### [Extracted data]
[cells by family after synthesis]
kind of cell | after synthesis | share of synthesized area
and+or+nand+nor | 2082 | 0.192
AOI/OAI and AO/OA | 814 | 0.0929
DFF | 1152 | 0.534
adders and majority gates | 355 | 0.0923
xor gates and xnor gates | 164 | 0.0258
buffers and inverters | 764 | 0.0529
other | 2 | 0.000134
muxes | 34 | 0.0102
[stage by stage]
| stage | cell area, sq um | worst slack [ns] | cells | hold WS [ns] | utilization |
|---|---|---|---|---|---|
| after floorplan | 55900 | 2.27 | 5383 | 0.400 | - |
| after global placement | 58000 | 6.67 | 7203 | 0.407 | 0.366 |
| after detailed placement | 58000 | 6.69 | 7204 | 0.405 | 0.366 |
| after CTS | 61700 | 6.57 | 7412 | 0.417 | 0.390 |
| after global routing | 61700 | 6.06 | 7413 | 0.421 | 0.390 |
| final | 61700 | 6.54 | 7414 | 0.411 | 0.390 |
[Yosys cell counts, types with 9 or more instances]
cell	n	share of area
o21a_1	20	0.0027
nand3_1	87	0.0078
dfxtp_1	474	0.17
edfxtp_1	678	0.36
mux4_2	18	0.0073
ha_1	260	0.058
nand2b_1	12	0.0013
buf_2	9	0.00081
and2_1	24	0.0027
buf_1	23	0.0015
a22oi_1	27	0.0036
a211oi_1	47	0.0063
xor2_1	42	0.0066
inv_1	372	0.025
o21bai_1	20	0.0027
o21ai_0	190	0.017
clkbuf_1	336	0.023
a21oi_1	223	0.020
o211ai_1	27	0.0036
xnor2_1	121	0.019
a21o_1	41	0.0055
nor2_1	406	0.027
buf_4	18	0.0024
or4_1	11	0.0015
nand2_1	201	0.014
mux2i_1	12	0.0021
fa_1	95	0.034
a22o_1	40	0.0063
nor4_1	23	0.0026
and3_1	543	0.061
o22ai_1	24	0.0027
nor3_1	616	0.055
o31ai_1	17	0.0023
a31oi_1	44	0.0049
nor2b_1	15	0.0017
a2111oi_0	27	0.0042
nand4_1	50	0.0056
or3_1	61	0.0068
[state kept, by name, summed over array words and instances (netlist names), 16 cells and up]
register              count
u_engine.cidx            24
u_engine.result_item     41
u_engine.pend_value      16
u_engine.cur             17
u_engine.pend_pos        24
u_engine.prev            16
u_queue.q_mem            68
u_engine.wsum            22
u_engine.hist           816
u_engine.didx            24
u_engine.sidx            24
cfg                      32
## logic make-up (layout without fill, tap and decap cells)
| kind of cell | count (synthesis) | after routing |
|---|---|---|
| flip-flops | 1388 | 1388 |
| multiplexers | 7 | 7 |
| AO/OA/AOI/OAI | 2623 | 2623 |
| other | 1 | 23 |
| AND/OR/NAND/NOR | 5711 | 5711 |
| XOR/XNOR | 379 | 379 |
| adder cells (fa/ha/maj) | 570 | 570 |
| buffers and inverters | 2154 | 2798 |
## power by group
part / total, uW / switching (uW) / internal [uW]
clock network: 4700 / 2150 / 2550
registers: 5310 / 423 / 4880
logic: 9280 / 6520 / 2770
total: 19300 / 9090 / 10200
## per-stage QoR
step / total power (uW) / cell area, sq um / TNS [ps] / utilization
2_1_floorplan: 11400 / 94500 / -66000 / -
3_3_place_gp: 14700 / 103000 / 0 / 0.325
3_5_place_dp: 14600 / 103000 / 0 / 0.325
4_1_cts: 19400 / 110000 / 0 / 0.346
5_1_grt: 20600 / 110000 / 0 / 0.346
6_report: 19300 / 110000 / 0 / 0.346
==> src/hdl/mrpt_pkg.sv <==
// shared types and constants for the miller-rabin prime test
`default_nettype none
package mrpt_pkg;
  localparam int unsigned SMALL_COUNT = 12;
  localparam int unsigned PIDX_W = 4;

  function automatic logic [5:0] small_prime(input logic [PIDX_W-1:0] idx);
    logic [5:0] p;
    unique case (idx)
      4'd0: p = 6'd2;
      4'd1: p = 6'd3;
      4'd2: p = 6'd5;
      4'd3: p = 6'd7;
      4'd4: p = 6'd11;
      4'd5: p = 6'd13;
      4'd6: p = 6'd17;
      4'd7: p = 6'd19;
      4'd8: p = 6'd23;
      4'd9: p = 6'd29;
      4'd10: p = 6'd31;
      4'd11: p = 6'd37;
      default: p = 6'd37;
    endcase
    return p;
  endfunction

  // ceil(2^20 / p), gives the exact quotient for 14-bit dividends
  function automatic logic [19:0] small_recip(input logic [PIDX_W-1:0] idx);
    logic [19:0] r;
    unique case (idx)
      4'd0: r = 20'd524288;
      4'd1: r = 20'd349526;
      4'd2: r = 20'd209716;
      4'd3: r = 20'd149797;
      4'd4: r = 20'd95326;
      4'd5: r = 20'd80660;
      4'd6: r = 20'd61681;
      4'd7: r = 20'd55189;
      4'd8: r = 20'd45591;
      4'd9: r = 20'd36158;
      4'd10: r = 20'd33826;
      4'd11: r = 20'd28340;
      default: r = 20'd28340;
    endcase
    return r;
  endfunction

  typedef struct packed {
    logic        start;
    logic [63:0] a;
    logic [63:0] b;
  } mm_req_t;

  typedef struct packed {
    logic        done;
    logic [63:0] prod;
  } mm_rsp_t;
endpackage
`default_nettype wire

==> src/hdl/mrpt_modmul.sv <==
// bit-serial modular multiplier, one bit of b per cycle
`default_nettype none
module mrpt_modmul (
  input  wire logic            clk,
  input  wire logic            rst_n,
  input  wire logic [63:0]     m,
  input  wire mrpt_pkg::mm_req_t req,
  output mrpt_pkg::mm_rsp_t    rsp
);
  logic        busy_r, busy_nxt;
  logic [6:0]  cnt_r, cnt_nxt;
  logic [63:0] acc_r, acc_nxt, a_r, a_nxt, b_r, b_nxt;
  logic        done_r, done_nxt;
  logic [64:0] dbl, sum;
  logic [63:0] acc1;

  always_comb begin
    dbl = {1'b0, acc_r} + {1'b0, acc_r};
    acc1 = (dbl >= {1'b0, m}) ? 64'(dbl - {1'b0, m}) : dbl[63:0];
    sum = {1'b0, acc1} + {1'b0, a_r};
    busy_nxt = busy_r;
    cnt_nxt = cnt_r;
    acc_nxt = acc_r;
    a_nxt = a_r;
    b_nxt = b_r;
    done_nxt = 1'b0;
    if (req.start) begin
      busy_nxt = 1'b1;
      cnt_nxt = 7'd0;
      acc_nxt = '0;
      a_nxt = req.a;
      b_nxt = req.b;
    end else if (busy_r) begin
      if (b_r[63]) acc_nxt = (sum >= {1'b0, m}) ? 64'(sum - {1'b0, m}) : sum[63:0];
      else acc_nxt = acc1;
      b_nxt = {b_r[62:0], 1'b0};
      cnt_nxt = cnt_r + 7'd1;
      if (cnt_r == 7'd63) begin
        busy_nxt = 1'b0;
        done_nxt = 1'b1;
      end
    end
  end

  always_ff @(posedge clk) begin
    if (!rst_n) begin
      busy_r <= 1'b0;
      done_r <= 1'b0;
      cnt_r <= '0;
    end else begin
      busy_r <= busy_nxt;
      done_r <= done_nxt;
      cnt_r <= cnt_nxt;
    end
    acc_r <= acc_nxt;
    a_r <= a_nxt;
    b_r <= b_nxt;
  end

  assign rsp.done = done_r;
  assign rsp.prod = acc_r;

  a_done_after_busy: assert property (@(posedge clk) disable iff (!rst_n)
    rsp.done |-> !busy_r && $past(busy_r)) else $error("done without run");
  a_done_count: assert property (@(posedge clk) disable iff (!rst_n)
    (busy_r && !req.start && cnt_r == 7'd63) |=> rsp.done) else $error("missed done");
  a_acc_range: assert property (@(posedge clk) disable iff (!rst_n)
    (busy_r && m != 64'd0 && acc_r < m && a_r < m) |=> (busy_r || rsp.done) |-> acc_r < m)
    else $error("acc out of range");
endmodule
`default_nettype wire
==> config.mk <==
export PLATFORM = sky130hd
export DESIGN_NAME = mrpt_modmul
export DESIGN_NICKNAME = d
export VERILOG_FILES = /design/src/hdl/mrpt_pkg.sv /design/src/hdl/mrpt_modmul.sv
export SDC_FILE = /design/constraint.sdc
export NUM_CORES = 1
export LEC_CHECK = 0
export BUFFER_PORTS_ARGS = -buffer_cell sky130_fd_sc_hd__buf_2
export CORE_MARGIN = 2
export CORE_UTILIZATION = 40
export CTS_CLUSTER_DIAMETER = 120
export DETAILED_ROUTE_END_ITERATION = 16
export PLACE_DENSITY_LB_ADDON = 0.08
export SYNTH_ARGS = -nofsm -noshare
export SYNTH_HDL_FRONTEND = slang
export SYNTH_SLANG_ARGS = --single-unit
==> constraint.sdc <==
create_clock -name clk -period 21.8 [get_ports clk]
set_input_delay 2.18 -clock clk [delete_from_list [all_inputs] [get_ports clk]]
set_output_delay 2.18 -clock clk [all_outputs]
set_load 0.05 [all_outputs]
==> metrics, run 1 <==
R2R cell count=35; critical path launch point type=input pin; crit-path max FO=39; Yosys cell types=94; total of max-cap violations=0; Tmin final=13.81 ns; DR vias=21100; remaining antenna violation count=0; Arrival @ worst endpoint=14.27 ns; DP HPWL=68200 µm; global-route wire length before repair=127000 µm; Slew HR=24.6%; pin count of the biggest net entering global routing=66; critical path class=input pin to flop; post-synthesis register bit count=201; Worst Hold Launch=cnt_r[6]; Slew Limit Fails=0; Syn Std Cell Area=21100 µm²; Worst Hold Class=flop to flop; vias per cell=6.13; Area Overhead vs Synth=12.1%; Skew-Pair Late Insertion Delay=0.60 ns; initial core utilization=40.2%; Critical R2R Launch=acc_r[8]; H-tree depth=1; grt total ovfl=0; Tcrit/Tclk final=63.4%; status=completed; Crit-path slowest cell=a2111oi_0; # nets final=3126; Crit. End Element=flop; 1st-iter DRT viols=1950; IO buf count=259; worst clock skew=0.0151 ns; gpl congestion=1.01; Die Wd=233 µm; # IOs=260; Fin. Hold Viols=0; Async SR Flop Fraction=0%; worst reg2reg path endpoint=acc_r[36]; Top FF cell, synth=edfxtp_1; number of global-route vias before repair=20500; Detailed Route WL=86000 µm; TNS Setup=0 ns; Root Buffer=clkbuf_16; Syn Nets=2955; setup bufs post-CTS=0; antenna violations before repair=3; Total GRT Usage=30.8%; RSZ-0062 raised after global routing=false; WHS Endpoint=done_r; Rows=84; Post-route DRC=0; DR WL/cell=25.0 µm; cts hold-fix bufs=0; met2 wire length=40100 µm; final setup fails=0; Reg clk slew, reported paths=0.06 ns; number of synthesized flops with an enable pin=128; slowest stage delay, CP=0.97 ns; Hold Path Depth=1; Seq/Total Area, Yosys=25.2%; fmax=0.0724 GHz; CTS Buf Count=27; Die Y-Extent=233 µm; syn avg cell area=8.21 µm²; top routing layer used=met5; clk sinks=201; CTS tree=done; Worst Path Required=22.25 ns; DR WL met3=6130 µm; DRT met1 WL=36700 µm; layout cells sized above 1=17.1%; yosys synthesis warning count=0; Post-Syn Instances=2564; R2R Setup Slk=9.37 ns; Worst Max-Slew Pin Slew=1.10 ns; CTS Buffer Depth=3; Core ar.=52300 µm²; # resized after CTS=0; Pre-antenna DRT Iters=6; DIE AREA=54500 µm²
## worst max-delay path by stage
stage          slack, ns         to  depth (start not counted)  start
4_1_cts             8.33  acc_r[36]                         37   m[9]
2_1_floorplan      11.83  acc_r[35]                         39  m[10]
3_3_place_gp        7.76  acc_r[36]                         37   m[9]
5_1_grt             7.58  acc_r[19]                         37   m[9]
6_report            7.99  acc_r[36]                         37   m[9]
3_5_place_dp        7.78  acc_r[36]                         37   m[9]
## worst max-delay path: cells and delay by family
family | cells | cell delay, ns
AO/OA/AOI/OAI | 12 | 4.58
AND/OR/NAND/NOR | 16 | 4.33
buffers and inverters | 5 | 1.36
adder cells (fa/ha/maj) | 3 | 1.22
multiplexers | 1 | 0.43
## sequential cells by signal, indices dropped and copies added (netlist names)
register  count
acc_r        64
a_r          64
busy_r        1
done_r        1
cnt_r         7
b_r          64
## synthesized netlist by cell type (all sizes together), types with 16 or more instances
library cell	number	area (µm²)
nor2	184	691
a32o	17	170
ha	193	2410
a31oi	28	175
xnor2	102	893
a21oi	252	1280
inv	126	473
o21ai	144	728
buf	16	140
a211oi	41	325
o21a	23	173
o32ai	17	149
o21bai	38	285
nor2b	18	113
mux2	108	1280
nand2	250	938
nor3	50	255
or2	24	150
edfxtp	128	3840
and2	25	156
a21o	96	721
clkbuf	121	454
a21boi	17	128
nand3	55	275
nand4	61	382
nand2b	25	156
dfxtp	73	1460
xor2	71	622
nor4	18	113
o31ai	18	140
o211ai	37	278
## final cells by class
class | instances | area, µm²
flip-flops and latches | 201 | 5310
fillers | 5383 | 28700
repair buffers | 279 | 1450
clock buffers | 35 | 706
diodes | 1 | 2.50
clock inverters | 15 | 108
multi-input cells | 2099 | 14700
well taps | 688 | 861
inverters | 127 | 477
## metal layers
metal,vias up,track usage [%]
li1,9929,-
met1,10100,40.6
met2,917,51.5
met3,166,4.25
met4,2,10.5
met5,-,0
## kinds of logic after synthesis
group                      share of synthesized area [%]
adders and majority gates                           11.8
AOI/OAI and AO/OA                                   27.1
buffers and inverters                               5.09
xor gates and xnor gates                            7.20
DFF                                                 25.2
and+or+nand+nor                                     17.1
muxes                                               6.51
## layout by cell type, fill, tap and decap left out, types with 25 or more instances in the layout
cell and count:
a211oi_1 39, a21o_1 96, a21oi_1 248, a31oi_1 28
and2_1 25, buf_2 258, clkbuf_16 27, dfxtp_1 73
edfxtp_1 128, ha_1 193, inv_1 124, mux2_2 89
nand2_1 250, nand2b_1 25, nand3_1 55, nand4_1 61
nor2_1 181, nor3_1 49, o211ai_1 37, o21ai_0 139
o21bai_1 38, xnor2_1 102, xor2_1 71
## per-stage QoR
step                      setup slack, ns  util [%]  area [µm²]  hold WS [ns]  std cells
after floorplan                     11.83         -       21100         0.432       2564
after global placement               7.76      43.6       22800         0.447       3394
after detailed placement             7.78      43.6       22800         0.462       3394
after CTS                            8.33      45.1       23600         0.470       3444
after global routing                 7.58      45.1       23600         0.500       3445
final                                7.99      45.1       23600         0.468       3445
Power of run 1 is left out: the tool's default activity adds up to more than one toggle a clock period on the data nets, which glitch-free logic cannot reach.
==> inputs of run 2 (changes only) <==
- ABC_AREA: not set -> 1
- clock period: 21.8 -> 12.35 ns (I/O delays scaled with it)
==> metrics, run 2 <==
Top FF cell, synth=edfxtp_1 (unchanged); yosys synthesis warning count=0 (unchanged); vias per cell=5.34 (was 6.13); WHS Endpoint=cnt_r[5] (was done_r); final setup fails=0 (unchanged); CTS Buf Count=24 (was 27); Pre-antenna DRT Iters=6 (unchanged); post-synthesis register bit count=201 (unchanged); Tmin final=9.35 ns; number of synthesized flops with an enable pin=128 (unchanged); DP HPWL=113000 µm (was 68200 µm); Area Overhead vs Synth=10.3% (was 12.1%); worst clock skew=0.0255 ns (was 0.0151 ns); Worst Max-Slew Pin Slew=1.20 ns (was 1.10 ns); final hold slack=0.475 ns (was 0.468 ns); Worst Hold Launch=cnt_r[5] (was cnt_r[6]); Yosys cell types=44 (was 94); LEAKAGE=17.2 nW; critical path class=input pin to flop (unchanged); worst slack at placement=2.76 ns (was 7.78 ns); Slew HR=19.8% (was 24.6%); Tcrit/Tclk final=75.7%; post-synth top area share=24.7% (was 18.3%); H-tree depth=1 (unchanged); Die Y-Extent=264 µm (was 233 µm); Worst Path Required=12.81 ns (was 22.25 ns); status=completed (unchanged); IO buf count=259 (unchanged); total of max-cap violations=0 (unchanged); clk sinks=201 (unchanged); initial core utilization=40.4% (was 40.2%); Fin. Hold Viols=0 (unchanged); VDD IR max=149 µV; Critical R2R Launch=acc_r[46] (was acc_r[8]); Post-Syn Instances=4797 (was 2564); slowest stage delay, CP=0.69 ns (was 0.97 ns); critical path launch point type=input pin (unchanged); antenna violations before repair=0 (was 3); Hold Path Depth=2 (was 1); Skew-Pair Late Insertion Delay=0.58 ns (was 0.60 ns); cts hold-fix bufs=0 (unchanged); DR WL/cell=22.7 µm (was 25.0 µm); ranking of synthesized cells by area=nand2_1 25%, edfxtp_1 14%, inv_1 12% (was edfxtp_1 18%, ha_1 11%, dfxtp_1 6.9%); internal power=3.18 mW; Post-route DRC=0 (unchanged); PwrDens=300 nW/µm²; Core ar.=67000 µm² (was 52300 µm²); Total GRT Usage=37.1% (was 30.8%); n_diodes=0 (was 1); Switching Share=64.5%; Detailed Route WL=134000 µm (was 86000 µm); Clock power frac=8.2%; most frequent cells after synthesis=1785 x nand2_1, 841 x inv_1, 389 x nor2_1 (was 250 x nand2_1, 248 x a21oi_1, 193 x ha_1); DR vias=31500 (was 21100); Crit-path slowest cell=buf_4 (was a2111oi_0); # IOs=260 (unchanged); CTS Buffer Depth=3 (unchanged); most common cell in the netlist=nand2_1 (unchanged); Reg clk slew, reported paths=0.06 ns (about the same); DIE AREA=69800 µm² (was 54500 µm²); sw power=5.78 mW; syn avg cell area=5.64 µm² (was 8.21 µm²); CTS tree=done (unchanged); Slew Limit Fails=0 (unchanged); most frequent cells in the layout=1785 x nand2_1, 840 x inv_1, 389 x nor2_1, 369 x nand3_1, 268 x a21oi_1 (was 258 x buf_2, 250 x nand2_1, 248 x a21oi_1, 193 x ha_1, 181 x nor2_1); fill cell count=7665 (was 5383); 1st-iter DRT viols=3113 (was 1950); # resized after CTS=0 (unchanged); Die Wd=264 µm (was 233 µm); Flop pwr share=10.0%; post-synth top area cell=nand2_1 (was edfxtp_1); number of global-route vias before repair=29800 (was 20500); crit-path max FO=65 (was 39); worst reg2reg path endpoint=acc_r[34] (was acc_r[36]); remaining antenna violation count=0 (unchanged); R2R cell count=38 (was 35); Root Buffer=clkbuf_16 (unchanged); Syn Nets=5188 (was 2955); Async SR Flop Fraction=0% (unchanged); fmax=0.107 GHz; Worst Hold Class=flop to flop (unchanged); global-route wire length before repair=191000 µm (was 127000 µm); setup bufs post-CTS=0 (unchanged); Crit. End Element=flop (unchanged); Syn Std Cell Area=27100 µm² (was 21100 µm²); Rows=95 (was 84); leading registers by flop count=a_r: 64 flops, acc_r: 64 flops, b_r: 64 flops (unchanged); crit-path most repeated cell=nand2_1; Seq/Total Area, Yosys=19.6% (was 25.2%); pin count of the biggest net entering global routing=70 (was 66); grt total ovfl=0 (unchanged); # nets final=5400 (was 3126); worst setup margin=3.00 ns (was 7.99 ns); TNS Setup=0 ns (unchanged); R2R Setup Slk=3.38 ns (was 9.37 ns); Arrival @ worst endpoint=9.82 ns (was 14.27 ns); RSZ-0062 raised after global routing=false (unchanged); Logic pwr share=81.7%; gpl congestion=1.08 (was 1.01); most common cell after layout, fill and taps aside=nand2_1 (was buf_2); layout cells sized above 1=8.47% (was 17.1%)
==> run 2: kinds of logic after synthesis <==
logic type,after synthesis,synth area share (%)
and+or+nand+nor,2834,44.2
adders and majority gates,196,9.14
xor gates and xnor gates,95,3.07
AOI/OAI and AO/OA,483,9.56
DFF,201,19.6
buffers and inverters,988,14.4
==> run 2: stage by stage <==
step           cell area [µm²]  instances  util, %  power [mW]
2_1_floorplan            27100       4797        -        5.39
3_3_place_gp             29100       5856     43.4        7.95
3_5_place_dp             29100       5856     43.4        7.90
4_1_cts                  29900       5900     44.6        8.69
5_1_grt                  29900       5900     44.6        9.52
6_report                 29900       5900     44.6        8.96
==> run 2: critical path: cells and delay by family <==
kind                     cells  cell delay (ns)
buffers and inverters        7             1.68
AO/OA/AOI/OAI                3             0.23
XOR/XNOR                     1             0.56
AND/OR/NAND/NOR             28             4.82
adder cells (fa/ha/maj)      3             1.15
==> run 2: layout make-up <==
type / instances / area [µm²] / share of cell area (%)
Multi-Input combinational cell: 3608 / 17900 / 59.9
Tap cell: 873 / 1090 / 3.66
Clock inverter: 15 / 120 / 0.402
Timing Repair Buffer: 272 / 1400 / 4.67
Inverter: 902 / 3390 / 11.3
Sequential cell: 201 / 5310 / 17.8
Clock buffer: 29 / 671 / 2.25
==> run 2: routing by layer <==
layer,part of all wire (%),wire [µm],track usage [%],vias to the layer above
met3,9.2,12200,6.85,235
met4,5.7,7600,18.4,0
met5,0,0,0,-
met1,43,56800,49.2,14500
met2,43,57000,57.8,1363
li1,-,-,-,15500
==> run 2: worst max-delay path by stage <==
stage | start | to | slack, ns | depth (start not counted)
final | m[43] | acc_r[34] | 3.00 | 42
after detailed placement | m[43] | acc_r[34] | 2.76 | 42
after floorplan | m[35] | acc_r[1] | 6.18 | 47
after global placement | m[43] | acc_r[59] | 2.72 | 44
after global routing | m[43] | acc_r[59] | 2.59 | 45
after CTS | m[43] | acc_r[59] | 3.35 | 44
==> run 2: power groups by stage <==
stage | combinational [mW] | clock [mW] | sequential, mW
after CTS | 7.04 | 0.754 | 0.893
after global routing | 7.84 | 0.773 | 0.902
after floorplan | 4.40 | 0 | 0.990
after global placement | 7.05 | 0 | 0.910
after detailed placement | 7.00 | 0 | 0.906
final | 7.32 | 0.739 | 0.900
Note: power is estimated with default switching activity, not from simulation.
==> inputs of run 3 (changes only) <==
- clock period: 12.35 -> 7.5 ns (I/O delays scaled with it)
==> metrics, run 3 (same netlist as run 2, synthesis figures left out) <==
Pre-antenna DRT Iters=6 (unchanged); Tcrit/Tclk final=94.9%; critical path launch point type=flop (was input pin); most common cell after layout, fill and taps aside=nand2_1 (unchanged); Post-route DRC=0 (unchanged); critical path class=flop to flop (was input pin to flop); Area Overhead vs Synth=33.6% (was 10.3%); number of global-route vias before repair=32900 (was 29800); Crit. End Element=flop (unchanged); DR vias=34400 (was 31500); fmax=0.141 GHz; cts hold-fix bufs=0 (unchanged); fin area=36200 µm² (was 29900 µm²); vias per cell=5.14 (was 5.34); R2R Setup Slk=0.38 ns (was 3.38 ns); Clock power frac=6.4% (was 8.2%); VDD IR max=349 µV (was 149 µV); Skew-Pair Late Insertion Delay=0.57 ns (was 0.58 ns); remaining antenna violation count=0 (unchanged); Switching Share=55.1% (was 64.5%); final setup fails=0 (unchanged); Worst Hold Class=input pin to flop (was flop to flop); layout cells sized above 1=21.4% (was 8.47%); CTS tree=done (unchanged); PwrDens=517 nW/µm² (was 300 nW/µm²); Worst Path Required=7.99 ns (was 12.81 ns); crit-path most repeated cell=nand2_1 (unchanged); gpl congestion=1.07 (was 1.08); Die Wd=264 µm (unchanged); Worst Max-Slew Pin Slew=1.11 ns (was 1.20 ns); CTS Buffer Depth=3 (unchanged); Core ar.=67000 µm² (unchanged); CTS Buf Count=25 (was 24); WHS Endpoint=a_r[35] (was cnt_r[5]); leading registers by flop count=a_r: 64 flops, acc_r: 64 flops, b_r: 64 flops (unchanged); slowest stage delay, CP=0.54 ns (was 0.69 ns); 1st-iter DRT viols=3565 (was 3113); Flop pwr share=7.8% (was 10.0%); total of max-cap violations=0 (unchanged); DP HPWL=122000 µm (was 113000 µm); internal power=8.40 mW (was 3.18 mW); Fin. Hold Viols=0 (unchanged); Crit-path slowest cell=dfxtp_1 (was buf_4); Reg clk slew, reported paths=0.07 ns (was 0.06 ns); DIE AREA=69800 µm² (unchanged); pin count of the biggest net entering global routing=66 (was 70); Total GRT Usage=39.0% (was 37.1%); antenna violations before repair=6 (was 0); H-tree depth=1 (unchanged); Logic pwr share=85.8% (was 81.7%); global-route wire length before repair=201000 µm (was 191000 µm); Power Total=18.7 mW (was 8.96 mW); placed instance area=35300 µm² (was 29100 µm²); clk sinks=201 (unchanged); initial core utilization=40.4% (unchanged); worst reg2reg path endpoint=acc_r[56] (was acc_r[34]); DR WL/cell=20.8 µm (was 22.7 µm); Critical R2R Launch=acc_r[45] (was acc_r[46]); fill cell count=7187 (was 7665); Tmin final=7.12 ns; grt total ovfl=0 (unchanged); status=completed (unchanged); Worst Hold Launch=req[99] (was cnt_r[5]); Slew Limit Fails=0 (unchanged); worst clock skew=0.0167 ns (was 0.0255 ns); Rows=95 (unchanged); R2R cell count=46 (was 38); crit-path max FO=11 (was 65); Root Buffer=clkbuf_16 (unchanged); # IOs=260 (unchanged); Arrival @ worst endpoint=7.61 ns (was 9.82 ns); IO buf count=259 (unchanged); Detailed Route WL=139000 µm (was 134000 µm); n_diodes=0 (unchanged); most frequent cells in the layout=1781 x nand2_1, 840 x inv_1, 792 x buf_4, 384 x nor2_1, 368 x nand3_1 (was 1785 x nand2_1, 840 x inv_1, 389 x nor2_1, 369 x nand3_1, 268 x a21oi_1); Die Y-Extent=264 µm (unchanged); LEAKAGE=21.1 nW (was 17.2 nW); Slew HR=25.5% (was 19.8%); # nets final=6201 (was 5400); Hold Path Depth=1 (was 2); sw power=10.3 mW (was 5.78 mW)
-- run 3: cell types whose count changed in the layout (fill, tap and decap cells not counted), sizes merged --
| cell | before | now |
|---|---|---|
| buf | 272 | 1072 |
| clkinvlp | 2 | 4 |
| clkbuf | 29 | 31 |
| inv | 900 | 899 |
| clkinv | 14 | 12 |
-- run 3: layer usage --
metal / track usage [%] / wire length (µm) / part of all wire [%]
met3: 9.13 / 14700 / 11
met4: 19.5 / 8000 / 5.8
met1: 51.1 / 58300 / 42
met5: 0 / 23 / 0.017
met2: 59.9 / 58100 / 42
-- run 3: worst max-delay path: cells and delay by family, from the launching register on --
kind                     cells  cell delay (ns)
adder cells (fa/ha/maj)      3             1.19
AND/OR/NAND/NOR             28             2.99
flip-flops                   1             0.54
buffers and inverters       11             1.45
AO/OA/AOI/OAI                4             0.85
-- run 3: how the worst max path moves through the flow --
stage / slack (ns) / depth (start not counted) / start / end
final: 0.38 / 46 / acc_r[45] / acc_r[56]
after detailed placement: -0.18 / 39 / m[52] / acc_r[2]
after global routing: -0.01 / 47 / acc_r[40] / acc_r[2]
after CTS: 0.30 / 39 / acc_r[35] / acc_r[2]
after floorplan: 1.82 / 47 / m[35] / acc_r[1]
after global placement: -0.14 / 39 / m[52] / acc_r[2]
-- run 3: what timing repair did --
action	in CTS	in global routing
hold endpoints to repair	0	0
buffers inserted	0	0
resized for setup	0	23
setup endpoints to repair	0	61
-- run 3: layout make-up --
| class | count | area (µm²) | area share (%) |
|---|---|---|---|
| Multi-Input combinational cell | 3608 | 17900 | 49.6 |
| Timing Repair Buffer | 1072 | 7670 | 21.2 |
| Sequential cell | 201 | 5310 | 14.7 |
| Inverter | 902 | 3390 | 9.36 |
| Tap cell | 873 | 1090 | 3.02 |
| Clock buffer | 31 | 668 | 1.85 |
| Clock inverter | 14 | 121 | 0.335 |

### [How to complete this task]
Quote exactly the first line of the data and every line after it through the one holding "0.405 | 0.366 |".

### [Exercise answer]
[cells by family after synthesis]
kind of cell | after synthesis | share of synthesized area
and+or+nand+nor | 2082 | 0.192
AOI/OAI and AO/OA | 814 | 0.0929
DFF | 1152 | 0.534
adders and majority gates | 355 | 0.0923
xor gates and xnor gates | 164 | 0.0258
buffers and inverters | 764 | 0.0529
other | 2 | 0.000134
muxes | 34 | 0.0102
[stage by stage]
| stage | cell area, sq um | worst slack [ns] | cells | hold WS [ns] | utilization |
|---|---|---|---|---|---|
| after floorplan | 55900 | 2.27 | 5383 | 0.400 | - |
| after global placement | 58000 | 6.67 | 7203 | 0.407 | 0.366 |
| after detailed placement | 58000 | 6.69 | 7204 | 0.405 | 0.366 |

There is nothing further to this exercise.